Which of the lines below mention the word "cells"? Pull each one out.
* * * * *
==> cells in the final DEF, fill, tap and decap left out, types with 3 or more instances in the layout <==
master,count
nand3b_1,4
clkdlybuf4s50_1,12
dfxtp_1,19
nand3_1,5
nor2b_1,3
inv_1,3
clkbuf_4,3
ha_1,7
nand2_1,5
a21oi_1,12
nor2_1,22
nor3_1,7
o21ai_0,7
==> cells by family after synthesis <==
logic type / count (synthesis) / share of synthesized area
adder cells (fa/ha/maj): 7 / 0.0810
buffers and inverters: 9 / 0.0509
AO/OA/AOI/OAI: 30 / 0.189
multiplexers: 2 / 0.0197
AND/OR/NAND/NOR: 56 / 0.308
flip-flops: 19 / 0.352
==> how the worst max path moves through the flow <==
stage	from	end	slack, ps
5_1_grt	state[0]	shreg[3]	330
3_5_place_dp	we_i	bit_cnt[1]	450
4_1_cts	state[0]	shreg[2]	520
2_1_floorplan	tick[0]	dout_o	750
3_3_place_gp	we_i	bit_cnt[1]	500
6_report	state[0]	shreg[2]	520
==> src/flat_wrapper.sv <==
// flat-port wrapper written by rule: the top's interface ports become plain ports
module pcg_bounded_draw_flat import pcg_pkg::*;
#(
  parameter int W     = PCG_W,
  parameter int REJ_W = 8
)
  (clk, rst_n, bus_req_valid, bus_req_bound, bus_rnd_valid, bus_rnd_data, bus_out_ready, bus_req_ready, bus_rnd_ready, bus_out_valid, bus_out_data, bus_rej_count);
  pcg_bounded_draw_if #(.W(W), .REJ_W(REJ_W)) bus_i ();
  input logic clk;
  input logic rst_n;
  input wire logic [$bits(bus_i.req_valid)-1:0] bus_req_valid;
  input wire logic [$bits(bus_i.req_bound)-1:0] bus_req_bound;
  input wire logic [$bits(bus_i.rnd_valid)-1:0] bus_rnd_valid;
  input wire logic [$bits(bus_i.rnd_data)-1:0] bus_rnd_data;
  input wire logic [$bits(bus_i.out_ready)-1:0] bus_out_ready;
  output wire logic [$bits(bus_i.req_ready)-1:0] bus_req_ready;
  output wire logic [$bits(bus_i.rnd_ready)-1:0] bus_rnd_ready;
  output wire logic [$bits(bus_i.out_valid)-1:0] bus_out_valid;
  output wire logic [$bits(bus_i.out_data)-1:0] bus_out_data;
  output wire logic [$bits(bus_i.rej_count)-1:0] bus_rej_count;
  assign bus_i.req_valid = bus_req_valid;
  assign bus_i.req_bound = bus_req_bound;
  assign bus_i.rnd_valid = bus_rnd_valid;
  assign bus_i.rnd_data = bus_rnd_data;
  assign bus_i.out_ready = bus_out_ready;
  assign bus_req_ready = bus_i.req_ready;
  assign bus_rnd_ready = bus_i.rnd_ready;
  assign bus_out_valid = bus_i.out_valid;
  assign bus_out_data = bus_i.out_data;
  assign bus_rej_count = bus_i.rej_count;
  pcg_bounded_draw #(.W(W), .REJ_W(REJ_W)) u_core (.clk(clk), .rst_n(rst_n), .bus(bus_i));
endmodule
==> config.mk <==
export PLATFORM = sky130hd
export DESIGN_NAME = pcg_bounded_draw_flat
export DESIGN_NICKNAME = d
export VERILOG_FILES = /design/src/rtl/pcg_bounded_draw_pkg.sv /design/src/rtl/pcg_bounded_draw_if.sv /design/src/rtl/pcg_bounded_draw_mod_serial.sv /design/src/rtl/pcg_bounded_draw.sv /design/src/flat_wrapper.sv
export SDC_FILE = /design/constraint.sdc
export NUM_CORES = 2
export LEC_CHECK = 0
export BUFFER_PORTS_ARGS = -buffer_cell sky130_fd_sc_hd__buf_2
export CAP_MARGIN = 25
export CELL_PAD_IN_SITES_DETAIL_PLACEMENT = 1
export CELL_PAD_IN_SITES_GLOBAL_PLACEMENT = 2
export CORE_MARGIN = 4
export CORE_UTILIZATION = 43
export CTS_BUF_LIST = sky130_fd_sc_hd__clkbuf_4 sky130_fd_sc_hd__clkbuf_8
export CTS_CLUSTER_DIAMETER = 200
export DETAILED_ROUTE_END_ITERATION = 6
export PLACE_DENSITY = 0.95
export SLEW_MARGIN = 40
export SYNTH_ARGS = -nofsm -noshare
export SYNTH_HDL_FRONTEND = slang
export SYNTH_SLANG_ARGS = --single-unit
==> constraint.sdc <==
create_clock -name clk -period 8.3 [get_ports clk]
set_clock_uncertainty 0.1 [all_clocks]
set_input_delay 1.66 -clock clk [delete_from_list [all_inputs] [get_ports clk]]
set_output_delay 1.66 -clock clk [all_outputs]
set_load 0.02 [all_outputs]
===== src/rtl/instr_fetch.sv =====
// Fetch stage: issues one req/ack memory read per PC, holds the word for decode, stalls the PC until handoff.
// Latency: >=3 cycles per instruction (IDLE, WAIT, HOLD); decode backpressure holds the word and keeps pc_stall high.
module instr_fetch #(
  parameter int                    ADDR_WIDTH     = 32,
  parameter int                    DATA_WIDTH     = 32,
  parameter logic [DATA_WIDTH-1:0] NOP_INSTR      = '0,
  parameter int                    TIMEOUT_CYCLES = 64
) (
  input  logic                  clk,
  input  logic                  reset,
  input  logic [ADDR_WIDTH-1:0] pc_in,
  input  logic                  flush,
  output logic                  pc_stall,
  output logic                  imem_req,
  output logic [ADDR_WIDTH-1:0] imem_addr,
  input  logic                  imem_ack,
  input  logic [DATA_WIDTH-1:0] imem_rdata,
  output logic                  id_valid,
  input  logic                  id_ready,
  output logic [DATA_WIDTH-1:0] id_instr,
  output logic [ADDR_WIDTH-1:0] id_pc,
  output logic                  fetch_err
);

  typedef enum logic [1:0] {
    IDLE = 2'd0,
    WAIT = 2'd1,
    HOLD = 2'd2
  } state_t;

  localparam logic [15:0] WAIT_LAST = 16'(TIMEOUT_CYCLES - 1);

  state_t                state, state_nxt;
  logic                  imem_req_nxt;
  logic [ADDR_WIDTH-1:0] imem_addr_nxt;
  logic [ADDR_WIDTH-1:0] req_pc, req_pc_nxt;
  logic                  id_valid_nxt;
  logic [DATA_WIDTH-1:0] id_instr_nxt;
  logic [ADDR_WIDTH-1:0] id_pc_nxt;
  logic                  fetch_err_nxt;
  logic                  squash, squash_nxt;
  logic [15:0]           wait_cnt, wait_cnt_nxt;
  logic                  kill;
  logic                  timeout;

  // A redirect seen earlier in this transaction or right now discards the result.
  assign kill    = squash | flush;
  assign timeout = (wait_cnt == WAIT_LAST);

  always_ff @(posedge clk) begin
    if (reset) begin
      state     <= IDLE;
      imem_req  <= 1'b0;
      imem_addr <= '0;
      req_pc    <= '0;
      id_valid  <= 1'b0;
      id_instr  <= NOP_INSTR;
      id_pc     <= '0;
      fetch_err <= 1'b0;
      squash    <= 1'b0;
      wait_cnt  <= '0;
    end else begin
      state     <= state_nxt;
      imem_req  <= imem_req_nxt;
      imem_addr <= imem_addr_nxt;
      req_pc    <= req_pc_nxt;
      id_valid  <= id_valid_nxt;
      id_instr  <= id_instr_nxt;
      id_pc     <= id_pc_nxt;
      fetch_err <= fetch_err_nxt;
      squash    <= squash_nxt;
      wait_cnt  <= wait_cnt_nxt;
    end
  end

  always_comb begin
    state_nxt     = state;
    imem_req_nxt  = imem_req;
    imem_addr_nxt = imem_addr;
    req_pc_nxt    = req_pc;
    id_valid_nxt  = id_valid;
    id_instr_nxt  = id_instr;
    id_pc_nxt     = id_pc;
    fetch_err_nxt = fetch_err;
    squash_nxt    = squash;
    wait_cnt_nxt  = wait_cnt;

    case (state)
      IDLE: begin
        if (!flush) begin
          imem_req_nxt  = 1'b1;
          imem_addr_nxt = pc_in;
          req_pc_nxt    = pc_in;
          wait_cnt_nxt  = '0;
          state_nxt     = WAIT;
        end
      end

      WAIT: begin
        wait_cnt_nxt = wait_cnt + 16'd1;
        if (imem_ack) begin
          imem_req_nxt = 1'b0;
          squash_nxt   = 1'b0;
          if (kill) begin
            state_nxt = IDLE;
          end else begin
            id_instr_nxt = imem_rdata;
            id_pc_nxt    = req_pc;
            id_valid_nxt = 1'b1;
            state_nxt    = HOLD;
          end
        end else if (timeout) begin
          imem_req_nxt  = 1'b0;
          fetch_err_nxt = 1'b1;
          squash_nxt    = 1'b0;
          if (kill) begin
            state_nxt = IDLE;
          end else begin
            id_instr_nxt = NOP_INSTR;
            id_pc_nxt    = req_pc;
            id_valid_nxt = 1'b1;
            state_nxt    = HOLD;
          end
        end else if (flush) begin
          // The bus read cannot be aborted; remember to drop its data.
          squash_nxt = 1'b1;
        end
      end

      HOLD: begin
        if (flush || id_ready) begin
          id_valid_nxt = 1'b0;
          state_nxt    = IDLE;
        end
      end

      default: begin
        state_nxt = IDLE;
      end
    endcase
  end

  assign pc_stall = !((state == HOLD) && id_ready && !flush && !reset);

endmodule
* * * * *
◆ **YOUR SOLUTION**:
==> cells in the final DEF, fill, tap and decap left out, types with 3 or more instances in the layout <==
==> cells by family after synthesis <==
adder cells (fa/ha/maj): 7 / 0.0810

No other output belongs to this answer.